**Problem:** Copy out lines with the word "placement" from the material that follows.

--

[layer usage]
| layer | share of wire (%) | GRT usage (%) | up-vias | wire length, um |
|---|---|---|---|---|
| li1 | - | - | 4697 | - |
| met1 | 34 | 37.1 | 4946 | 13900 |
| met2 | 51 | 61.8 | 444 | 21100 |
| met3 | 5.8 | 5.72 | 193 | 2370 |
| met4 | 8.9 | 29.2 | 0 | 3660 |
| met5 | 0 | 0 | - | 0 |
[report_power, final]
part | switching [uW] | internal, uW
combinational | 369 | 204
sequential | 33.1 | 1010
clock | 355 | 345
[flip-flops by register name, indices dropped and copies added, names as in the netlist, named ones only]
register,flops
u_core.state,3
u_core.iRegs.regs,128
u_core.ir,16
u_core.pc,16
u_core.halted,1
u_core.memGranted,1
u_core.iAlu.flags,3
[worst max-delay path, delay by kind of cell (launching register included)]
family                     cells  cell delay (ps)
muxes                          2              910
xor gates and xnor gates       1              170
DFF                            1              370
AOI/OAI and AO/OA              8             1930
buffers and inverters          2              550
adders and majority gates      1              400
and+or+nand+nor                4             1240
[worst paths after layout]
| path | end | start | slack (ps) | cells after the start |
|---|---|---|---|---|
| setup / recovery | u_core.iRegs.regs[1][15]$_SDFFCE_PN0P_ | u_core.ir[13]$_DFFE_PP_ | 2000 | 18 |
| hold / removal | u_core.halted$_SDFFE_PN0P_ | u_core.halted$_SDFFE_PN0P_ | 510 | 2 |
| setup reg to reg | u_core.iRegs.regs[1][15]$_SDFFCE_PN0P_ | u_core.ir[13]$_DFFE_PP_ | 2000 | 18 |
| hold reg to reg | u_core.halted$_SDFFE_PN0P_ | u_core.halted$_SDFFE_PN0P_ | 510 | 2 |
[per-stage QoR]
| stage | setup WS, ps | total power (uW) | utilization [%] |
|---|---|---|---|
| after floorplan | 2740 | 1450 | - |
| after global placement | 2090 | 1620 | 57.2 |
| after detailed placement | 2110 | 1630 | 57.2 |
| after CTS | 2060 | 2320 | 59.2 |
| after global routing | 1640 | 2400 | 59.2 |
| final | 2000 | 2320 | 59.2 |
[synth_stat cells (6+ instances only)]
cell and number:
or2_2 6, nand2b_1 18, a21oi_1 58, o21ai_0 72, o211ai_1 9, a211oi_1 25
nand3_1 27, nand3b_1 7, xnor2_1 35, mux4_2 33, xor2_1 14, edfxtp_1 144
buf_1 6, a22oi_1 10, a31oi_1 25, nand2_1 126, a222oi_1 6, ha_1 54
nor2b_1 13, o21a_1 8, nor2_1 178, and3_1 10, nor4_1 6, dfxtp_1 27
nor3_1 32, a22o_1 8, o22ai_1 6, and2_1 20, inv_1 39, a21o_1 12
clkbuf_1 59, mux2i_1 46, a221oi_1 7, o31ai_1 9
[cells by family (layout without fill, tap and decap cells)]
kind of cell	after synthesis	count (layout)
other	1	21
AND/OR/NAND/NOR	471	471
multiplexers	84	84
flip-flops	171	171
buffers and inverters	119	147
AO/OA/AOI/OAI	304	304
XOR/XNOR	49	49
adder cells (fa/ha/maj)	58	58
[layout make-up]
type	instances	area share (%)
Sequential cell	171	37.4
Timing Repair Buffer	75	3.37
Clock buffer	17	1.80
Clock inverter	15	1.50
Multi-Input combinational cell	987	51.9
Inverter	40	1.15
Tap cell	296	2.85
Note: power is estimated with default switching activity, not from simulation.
<file path="src/include/rv_config.svh">
`ifndef RV_CONFIG_SVH
`define RV_CONFIG_SVH

// datapath, pc and operand width
`define RV_XLEN 32

// register file address, 32 registers
`define RV_REG_AW 5

// rs1 and rs2
`define RV_NUM_SRC 2

`endif

</file>
<file path="src/hdl/rv_isa_pkg.sv">
package rv_isa_pkg;

	// major opcodes of the supported subset
	typedef enum logic [6:0] {
		OPC_LUI    = 7'b0110111,
		OPC_JAL    = 7'b1101111,
		OPC_JALR   = 7'b1100111,
		OPC_BRANCH = 7'b1100011,
		OPC_LOAD   = 7'b0000011,
		OPC_STORE  = 7'b0100011,
		OPC_OP_IMM = 7'b0010011,
		OPC_OP     = 7'b0110011
	} opcode_e;

	// funct3 for OP and OP-IMM
	localparam logic [2:0] F3_ADD_SUB = 3'b000;
	localparam logic [2:0] F3_SLL     = 3'b001;
	localparam logic [2:0] F3_SLT     = 3'b010;
	localparam logic [2:0] F3_SLTU    = 3'b011;
	localparam logic [2:0] F3_XOR     = 3'b100;
	localparam logic [2:0] F3_SRL_SRA = 3'b101;
	localparam logic [2:0] F3_OR      = 3'b110;
	localparam logic [2:0] F3_AND     = 3'b111;

	// branches
	localparam logic [2:0] F3_BEQ  = 3'b000;
	localparam logic [2:0] F3_BNE  = 3'b001;
	localparam logic [2:0] F3_BLT  = 3'b100;
	localparam logic [2:0] F3_BGE  = 3'b101;
	localparam logic [2:0] F3_BLTU = 3'b110;
	localparam logic [2:0] F3_BGEU = 3'b111;

	// loads and stores
	localparam logic [2:0] F3_LB  = 3'b000;
	localparam logic [2:0] F3_LH  = 3'b001;
	localparam logic [2:0] F3_LW  = 3'b010;
	localparam logic [2:0] F3_LBU = 3'b100;
	localparam logic [2:0] F3_LHU = 3'b101;
	localparam logic [2:0] F3_SB  = 3'b000;
	localparam logic [2:0] F3_SH  = 3'b001;
	localparam logic [2:0] F3_SW  = 3'b010;

	localparam logic [6:0] F7_BASE = 7'b0000000;
	localparam logic [6:0] F7_ALT  = 7'b0100000; // sub, sra, srai

	typedef struct packed {
		logic [6:0] funct7;
		logic [4:0] rs2;
		logic [4:0] rs1;
		logic [2:0] funct3;
		logic [4:0] rd;
		opcode_e    opcode;
	} r_fmt_t;

	typedef struct packed {
		logic [11:0] imm;
		logic [4:0]  rs1;
		logic [2:0]  funct3;
		logic [4:0]  rd;
		opcode_e     opcode;
	} i_fmt_t;

	typedef struct packed {
		logic [6:0] imm_hi;
		logic [4:0] rs2;
		logic [4:0] rs1;
		logic [2:0] funct3;
		logic [4:0] imm_lo;
		opcode_e    opcode;
	} s_fmt_t;

	typedef struct packed {
		logic       imm12;
		logic [5:0] imm10_5;
		logic [4:0] rs2;
		logic [4:0] rs1;
		logic [2:0] funct3;
		logic [3:0] imm4_1;
		logic       imm11;
		opcode_e    opcode;
	} b_fmt_t;

	typedef struct packed {
		logic [19:0] imm;
		logic [4:0]  rd;
		opcode_e     opcode;
	} u_fmt_t;

	typedef struct packed {
		logic       imm20;
		logic [9:0] imm10_1;
		logic       imm11;
		logic [7:0] imm19_12;
		logic [4:0] rd;
		opcode_e    opcode;
	} j_fmt_t;

	// one instruction word seen through every format
	typedef union packed {
		r_fmt_t r;
		i_fmt_t i;
		s_fmt_t s;
		b_fmt_t b;
		u_fmt_t u;
		j_fmt_t j;
	} inst_u;

endpackage

</file>
<file path="src/hdl/rv_pipe_pkg.sv">
package rv_pipe_pkg;

	// operation code handed to execute
	typedef enum logic [7:0] {
		ALU_NOP    = 8'b00000000,
		ALU_AND    = 8'b00100100,
		ALU_OR     = 8'b00100101,
		ALU_XOR    = 8'b00100110,
		ALU_SLL    = 8'b01111100,
		ALU_SRL    = 8'b00000010,
		ALU_SRA    = 8'b00000011,
		ALU_SLT    = 8'b00101010,
		ALU_SLTU   = 8'b00101011,
		ALU_ADD    = 8'b00100000,
		ALU_ADDI   = 8'b01010101,
		ALU_SUB    = 8'b00100010,
		ALU_JAL    = 8'b01010000,
		ALU_JALR   = 8'b00001001,
		ALU_BRANCH = 8'b01010001, // all six conditional branches
		ALU_LB     = 8'b11100000,
		ALU_LH     = 8'b11100001,
		ALU_LW     = 8'b11100011,
		ALU_LBU    = 8'b11100100,
		ALU_LHU    = 8'b11100101,
		ALU_SB     = 8'b11101000,
		ALU_SH     = 8'b11101001,
		ALU_SW     = 8'b11101011
	} aluop_e;

	// which result execute forwards
	typedef enum logic [2:0] {
		SEL_NOP         = 3'b000,
		SEL_LOGIC       = 3'b001,
		SEL_SHIFT       = 3'b010,
		SEL_ARITH       = 3'b100,
		SEL_JUMP_BRANCH = 3'b110,
		SEL_LOAD_STORE  = 3'b111
	} alusel_e;

	// nine kinds do not fit in three bits
	typedef enum logic [3:0] {
		BR_NONE, BR_JAL, BR_JALR, BR_EQ, BR_NE, BR_LT, BR_GE, BR_LTU, BR_GEU
	} br_cond_e;

endpackage

</file>
<file path="src/hdl/id_if.sv">
`include "rv_config.svh"

// one source operand, decoder to mux to branch logic
interface src_if;
	logic                  read_en;
	logic [`RV_REG_AW-1:0] addr;
	logic [`RV_XLEN-1:0]   imm;  // taken when read_en is low
	logic [`RV_XLEN-1:0]   data; // resolved operand

	modport decoder (output read_en, output addr, output imm);
	modport mux (input read_en, input addr, input imm, output data);
	modport consumer (input data);
endinterface

// writes still in flight in execute and memory
interface bypass_if;
	logic                  ex_wreg;
	logic [`RV_REG_AW-1:0] ex_wd;
	logic [`RV_XLEN-1:0]   ex_wdata;
	logic                  mem_wreg;
	logic [`RV_REG_AW-1:0] mem_wd;
	logic [`RV_XLEN-1:0]   mem_wdata;

	modport sink (
		input ex_wreg,
		input ex_wd,
		input ex_wdata,
		input mem_wreg,
		input mem_wd,
		input mem_wdata
	);
endinterface

</file>
<file path="src/hdl/inst_decoder.sv">
`include "rv_config.svh"

module inst_decoder (
	input  logic [31:0]              inst_i,
	input  logic [`RV_XLEN-1:0]      pc_i,
	src_if.decoder                   src [`RV_NUM_SRC],
	output rv_pipe_pkg::aluop_e      aluop_o,
	output rv_pipe_pkg::alusel_e     alusel_o,
	output logic [`RV_REG_AW-1:0]    wd_o,
	output logic                     wreg_o,
	output rv_pipe_pkg::br_cond_e    br_cond_o,
	output logic [`RV_XLEN-1:0]      br_offset_o,
	output logic [`RV_XLEN-1:0]      pc_o
);
	localparam logic [`RV_NUM_SRC-1:0] RD_RS1  = `RV_NUM_SRC'(1);
	localparam logic [`RV_NUM_SRC-1:0] RD_BOTH = '1;

	rv_isa_pkg::inst_u      inst;
	logic [`RV_NUM_SRC-1:0] rd_en;
	logic [`RV_XLEN-1:0]    imm;
	logic [`RV_XLEN-1:0]    imm_i;
	logic [`RV_XLEN-1:0]    imm_b;
	logic [`RV_XLEN-1:0]    imm_j;

	// fetch delivers the word byte swapped
	assign inst = {inst_i[7:0], inst_i[15:8], inst_i[23:16], inst_i[31:24]};

	assign imm_i = {{(`RV_XLEN-12){inst.i.imm[11]}}, inst.i.imm};
	assign imm_b = {{(`RV_XLEN-12){inst.b.imm12}}, inst.b.imm11, inst.b.imm10_5,
		inst.b.imm4_1, 1'b0};
	assign imm_j = {{(`RV_XLEN-20){inst.j.imm20}}, inst.j.imm19_12, inst.j.imm11,
		inst.j.imm10_1, 1'b0};

	// OP and OP-IMM share the funct3 map, nop means no match
	function automatic void alu_dec(
		input  logic [2:0]           f3,
		input  logic [6:0]           f7,
		input  logic                 is_imm,
		output rv_pipe_pkg::aluop_e  op,
		output rv_pipe_pkg::alusel_e sel
	);
		op = rv_pipe_pkg::ALU_NOP;
		case (f3)
			rv_isa_pkg::F3_ADD_SUB: begin
				if (is_imm)
					op = rv_pipe_pkg::ALU_ADDI;
				else if (f7 == rv_isa_pkg::F7_BASE)
					op = rv_pipe_pkg::ALU_ADD;
				else if (f7 == rv_isa_pkg::F7_ALT)
					op = rv_pipe_pkg::ALU_SUB;
			end
			rv_isa_pkg::F3_SLL:  op = rv_pipe_pkg::ALU_SLL;
			rv_isa_pkg::F3_SLT:  op = rv_pipe_pkg::ALU_SLT;
			rv_isa_pkg::F3_SLTU: op = rv_pipe_pkg::ALU_SLTU;
			rv_isa_pkg::F3_XOR:  op = rv_pipe_pkg::ALU_XOR;
			rv_isa_pkg::F3_SRL_SRA: begin
				if (f7 == rv_isa_pkg::F7_BASE)
					op = rv_pipe_pkg::ALU_SRL;
				else if (f7 == rv_isa_pkg::F7_ALT)
					op = rv_pipe_pkg::ALU_SRA;
			end
			rv_isa_pkg::F3_OR:   op = rv_pipe_pkg::ALU_OR;
			rv_isa_pkg::F3_AND:  op = rv_pipe_pkg::ALU_AND;
			default: ;
		endcase
		case (op)
			rv_pipe_pkg::ALU_SLL, rv_pipe_pkg::ALU_SRL, rv_pipe_pkg::ALU_SRA:
				sel = rv_pipe_pkg::SEL_SHIFT;
			rv_pipe_pkg::ALU_AND, rv_pipe_pkg::ALU_OR, rv_pipe_pkg::ALU_XOR:
				sel = rv_pipe_pkg::SEL_LOGIC;
			rv_pipe_pkg::ALU_NOP:
				sel = rv_pipe_pkg::SEL_NOP;
			default:
				sel = rv_pipe_pkg::SEL_ARITH;
		endcase
	endfunction

	always_comb begin
		aluop_o = rv_pipe_pkg::ALU_NOP;
		alusel_o = rv_pipe_pkg::SEL_NOP;
		wreg_o = 1'b0;
		rd_en = '0;
		imm = '0;
		br_cond_o = rv_pipe_pkg::BR_NONE;
		br_offset_o = '0;
		case (inst.r.opcode)
			rv_isa_pkg::OPC_LUI: begin
				aluop_o = rv_pipe_pkg::ALU_OR; // zero or imm
				alusel_o = rv_pipe_pkg::SEL_LOGIC;
				wreg_o = 1'b1;
				imm = {inst.u.imm, 12'h000};
			end
			rv_isa_pkg::OPC_JAL: begin
				aluop_o = rv_pipe_pkg::ALU_JAL;
				alusel_o = rv_pipe_pkg::SEL_JUMP_BRANCH;
				wreg_o = 1'b1;
				br_cond_o = rv_pipe_pkg::BR_JAL;
				br_offset_o = imm_j;
			end
			rv_isa_pkg::OPC_JALR: begin
				aluop_o = rv_pipe_pkg::ALU_JALR;
				alusel_o = rv_pipe_pkg::SEL_JUMP_BRANCH;
				wreg_o = 1'b1;
				rd_en = RD_RS1;
				br_cond_o = rv_pipe_pkg::BR_JALR;
				br_offset_o = {{(`RV_XLEN-12){1'b0}}, inst.i.imm}; // zero extended
			end
			rv_isa_pkg::OPC_BRANCH: begin
				case (inst.b.funct3)
					rv_isa_pkg::F3_BEQ:  br_cond_o = rv_pipe_pkg::BR_EQ;
					rv_isa_pkg::F3_BNE:  br_cond_o = rv_pipe_pkg::BR_NE;
					rv_isa_pkg::F3_BLT:  br_cond_o = rv_pipe_pkg::BR_LT;
					rv_isa_pkg::F3_BGE:  br_cond_o = rv_pipe_pkg::BR_GE;
					rv_isa_pkg::F3_BLTU: br_cond_o = rv_pipe_pkg::BR_LTU;
					rv_isa_pkg::F3_BGEU: br_cond_o = rv_pipe_pkg::BR_GEU;
					default: ;
				endcase
				if (br_cond_o != rv_pipe_pkg::BR_NONE) begin
					aluop_o = rv_pipe_pkg::ALU_BRANCH;
					alusel_o = rv_pipe_pkg::SEL_JUMP_BRANCH;
					rd_en = RD_BOTH;
					br_offset_o = imm_b;
				end
			end
			rv_isa_pkg::OPC_LOAD: begin
				case (inst.i.funct3)
					rv_isa_pkg::F3_LB:  aluop_o = rv_pipe_pkg::ALU_LB;
					rv_isa_pkg::F3_LH:  aluop_o = rv_pipe_pkg::ALU_LH;
					rv_isa_pkg::F3_LW:  aluop_o = rv_pipe_pkg::ALU_LW;
					rv_isa_pkg::F3_LBU: aluop_o = rv_pipe_pkg::ALU_LBU;
					rv_isa_pkg::F3_LHU: aluop_o = rv_pipe_pkg::ALU_LHU;
					default: ;
				endcase
				if (aluop_o != rv_pipe_pkg::ALU_NOP) begin
					alusel_o = rv_pipe_pkg::SEL_LOAD_STORE;
					wreg_o = 1'b1;
					rd_en = RD_RS1;
				end
			end
			rv_isa_pkg::OPC_STORE: begin
				case (inst.s.funct3)
					rv_isa_pkg::F3_SB: aluop_o = rv_pipe_pkg::ALU_SB;
					rv_isa_pkg::F3_SH: aluop_o = rv_pipe_pkg::ALU_SH;
					rv_isa_pkg::F3_SW: aluop_o = rv_pipe_pkg::ALU_SW;
					default: ;
				endcase
				if (aluop_o != rv_pipe_pkg::ALU_NOP) begin
					alusel_o = rv_pipe_pkg::SEL_LOAD_STORE;
					rd_en = RD_BOTH; // base and store data
				end
			end
			rv_isa_pkg::OPC_OP_IMM: begin
				alu_dec(inst.i.funct3, inst.r.funct7, 1'b1, aluop_o, alusel_o);
				if (aluop_o != rv_pipe_pkg::ALU_NOP) begin
					wreg_o = 1'b1;
					rd_en = RD_RS1;
					// shifts only take shamt
					imm = (alusel_o == rv_pipe_pkg::SEL_SHIFT) ?
						{{(`RV_XLEN-5){1'b0}}, inst.r.rs2} : imm_i;
				end
			end
			rv_isa_pkg::OPC_OP: begin
				alu_dec(inst.r.funct3, inst.r.funct7, 1'b0, aluop_o, alusel_o);
				if (aluop_o != rv_pipe_pkg::ALU_NOP) begin
					wreg_o = 1'b1;
					rd_en = RD_BOTH;
				end
			end
			default: ;
		endcase
	end

	assign wd_o = inst.r.rd; // follows rd even when disabled
	assign pc_o = pc_i;

	assign src[0].addr = inst.r.rs1;
	assign src[1].addr = inst.r.rs2;

	for (genvar g = 0; g < `RV_NUM_SRC; g++) begin : g_src
		assign src[g].read_en = rd_en[g];
		assign src[g].imm = imm;
	end

endmodule

</file>
<file path="src/hdl/operand_mux.sv">
`include "rv_config.svh"

module operand_mux (
	src_if.mux                 src,
	bypass_if.sink             byp,
	input logic [`RV_XLEN-1:0] reg_data_i
);

	// youngest write wins, execute before memory before regfile
	always_comb begin
		if (!src.read_en) begin
			src.data = src.imm;
		end else if (byp.ex_wreg && (byp.ex_wd == src.addr)) begin
			src.data = byp.ex_wdata;
		end else if (byp.mem_wreg && (byp.mem_wd == src.addr)) begin
			src.data = byp.mem_wdata;
		end else begin
			src.data = reg_data_i;
		end
		// an unknown address would pick a bypass or regfile word at random
		assert (!src.read_en || !$isunknown(src.addr))
			else $error("operand read with unknown register address");
	end

endmodule

</file>
<file path="src/hdl/branch_resolve.sv">
`include "rv_config.svh"

module branch_resolve (
	input  logic                         clk_i,
	input  logic                         arst_n_i,
	input  logic                         inst_req_i,
	output logic                         inst_ack_o,
	src_if.consumer                      src [`RV_NUM_SRC],
	input  rv_pipe_pkg::aluop_e          aluop_i,
	input  rv_pipe_pkg::alusel_e         alusel_i,
	input  logic [`RV_REG_AW-1:0]        wd_i,
	input  logic                         wreg_i,
	input  rv_pipe_pkg::br_cond_e        br_cond_i,
	input  logic [`RV_XLEN-1:0]          br_offset_i,
	input  logic [`RV_XLEN-1:0]          pc_i,
	output rv_pipe_pkg::aluop_e          aluop_o,
	output rv_pipe_pkg::alusel_e         alusel_o,
	output logic [`RV_REG_AW-1:0]        wd_o,
	output logic                         wreg_o,
	output logic [`RV_XLEN-1:0]          op1_o,
	output logic [`RV_XLEN-1:0]          op2_o,
	output logic                         branch_flag_o,
	output logic [`RV_XLEN-1:0]          branch_target_o,
	output logic [`RV_XLEN-1:0]          link_addr_o
);
	logic [`RV_XLEN-1:0] op1;
	logic [`RV_XLEN-1:0] op2;
	logic [`RV_XLEN-1:0] target;
	logic                taken;
	logic                capture;

	assign op1 = src[0].data;
	assign op2 = src[1].data;
	assign capture = inst_req_i && !inst_ack_o; // first edge of a new request

	always_comb begin
		case (br_cond_i)
			rv_pipe_pkg::BR_JAL, rv_pipe_pkg::BR_JALR: taken = 1'b1;
			rv_pipe_pkg::BR_EQ:  taken = (op1 == op2);
			rv_pipe_pkg::BR_NE:  taken = (op1 != op2);
			rv_pipe_pkg::BR_LT:  taken = ($signed(op1) < $signed(op2));
			rv_pipe_pkg::BR_GE:  taken = ($signed(op1) >= $signed(op2));
			rv_pipe_pkg::BR_LTU: taken = (op1 < op2);
			rv_pipe_pkg::BR_GEU: taken = (op1 >= op2);
			default:             taken = 1'b0;
		endcase
	end

	// jalr is register relative, the rest pc relative
	assign target = ((br_cond_i == rv_pipe_pkg::BR_JALR) ? op1 : pc_i) + br_offset_i;

	always_ff @(posedge clk_i or negedge arst_n_i) begin
		if (!arst_n_i) begin
			inst_ack_o <= 1'b0;
			aluop_o <= rv_pipe_pkg::ALU_NOP;
			alusel_o <= rv_pipe_pkg::SEL_NOP;
			wreg_o <= 1'b0;
			branch_flag_o <= 1'b0;
		end else if (capture) begin
			inst_ack_o <= 1'b1;
			aluop_o <= aluop_i;
			alusel_o <= alusel_i;
			wreg_o <= wreg_i;
			branch_flag_o <= taken;
		end else if (!inst_req_i) begin
			inst_ack_o <= 1'b0; // return to zero
		end
	end

	always_ff @(posedge clk_i) begin
		if (capture) begin
			wd_o <= wd_i;
			op1_o <= op1;
			op2_o <= op2;
			branch_target_o <= target; // only meaningful with the flag set
			link_addr_o <= pc_i + `RV_XLEN'd4;
		end
	end

	// ack only answers a request that was up on the previous edge
	assert property (@(posedge clk_i) disable iff (!arst_n_i)
		$rose(inst_ack_o) |-> $past(inst_req_i))
		else $error("ack rose without a request");

	// result holds for the whole ack phase
	assert property (@(posedge clk_i) disable iff (!arst_n_i)
		inst_ack_o |=> $stable({aluop_o, alusel_o, wd_o, wreg_o, op1_o, op2_o,
			branch_flag_o, branch_target_o, link_addr_o}))
		else $error("outputs changed while ack high");

endmodule

</file>
<file path="src/hdl/id_stage.sv">
`include "rv_config.svh"

module id_stage (
	input  logic                         clk_i,
	input  logic                         arst_n_i,
	input  logic                         inst_req_i,
	output logic                         inst_ack_o,
	input  logic [31:0]                  inst_i,
	input  logic [`RV_XLEN-1:0]          pc_i,
	output logic                         reg_read_o [`RV_NUM_SRC],
	output logic [`RV_REG_AW-1:0]        reg_addr_o [`RV_NUM_SRC],
	input  logic [`RV_XLEN-1:0]          reg_data_i [`RV_NUM_SRC],
	input  logic                         ex_wreg_i,
	input  logic [`RV_REG_AW-1:0]        ex_wd_i,
	input  logic [`RV_XLEN-1:0]          ex_wdata_i,
	input  logic                         mem_wreg_i,
	input  logic [`RV_REG_AW-1:0]        mem_wd_i,
	input  logic [`RV_XLEN-1:0]          mem_wdata_i,
	output rv_pipe_pkg::aluop_e          aluop_o,
	output rv_pipe_pkg::alusel_e         alusel_o,
	output logic [`RV_REG_AW-1:0]        wd_o,
	output logic                         wreg_o,
	output logic [`RV_XLEN-1:0]          op1_o,
	output logic [`RV_XLEN-1:0]          op2_o,
	output logic                         branch_flag_o,
	output logic [`RV_XLEN-1:0]          branch_target_o,
	output logic [`RV_XLEN-1:0]          link_addr_o
);
	rv_pipe_pkg::aluop_e   dec_aluop;
	rv_pipe_pkg::alusel_e  dec_alusel;
	logic [`RV_REG_AW-1:0] dec_wd;
	logic                  dec_wreg;
	rv_pipe_pkg::br_cond_e dec_br_cond;
	logic [`RV_XLEN-1:0]   dec_br_offset;
	logic [`RV_XLEN-1:0]   dec_pc;

	src_if    src [`RV_NUM_SRC] ();
	bypass_if byp ();

	assign byp.ex_wreg = ex_wreg_i;
	assign byp.ex_wd = ex_wd_i;
	assign byp.ex_wdata = ex_wdata_i;
	assign byp.mem_wreg = mem_wreg_i;
	assign byp.mem_wd = mem_wd_i;
	assign byp.mem_wdata = mem_wdata_i;

	inst_decoder u_decoder (
		.inst_i      (inst_i),
		.pc_i        (pc_i),
		.src         (src),
		.aluop_o     (dec_aluop),
		.alusel_o    (dec_alusel),
		.wd_o        (dec_wd),
		.wreg_o      (dec_wreg),
		.br_cond_o   (dec_br_cond),
		.br_offset_o (dec_br_offset),
		.pc_o        (dec_pc)
	);

	// one bypass mux per source register
	for (genvar g = 0; g < `RV_NUM_SRC; g++) begin : g_opmux
		assign reg_read_o[g] = src[g].read_en;
		assign reg_addr_o[g] = src[g].addr;

		operand_mux u_mux (
			.src        (src[g]),
			.byp        (byp),
			.reg_data_i (reg_data_i[g])
		);
	end

	branch_resolve u_branch (
		.clk_i           (clk_i),
		.arst_n_i        (arst_n_i),
		.inst_req_i      (inst_req_i),
		.inst_ack_o      (inst_ack_o),
		.src             (src),
		.aluop_i         (dec_aluop),
		.alusel_i        (dec_alusel),
		.wd_i            (dec_wd),
		.wreg_i          (dec_wreg),
		.br_cond_i       (dec_br_cond),
		.br_offset_i     (dec_br_offset),
		.pc_i            (dec_pc),
		.aluop_o         (aluop_o),
		.alusel_o        (alusel_o),
		.wd_o            (wd_o),
		.wreg_o          (wreg_o),
		.op1_o           (op1_o),
		.op2_o           (op2_o),
		.branch_flag_o   (branch_flag_o),
		.branch_target_o (branch_target_o),
		.link_addr_o     (link_addr_o)
	);

endmodule

</file>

--

**Result for this exercise:**
| after global placement | 2090 | 1620 | 57.2 |
| after detailed placement | 2110 | 1630 | 57.2 |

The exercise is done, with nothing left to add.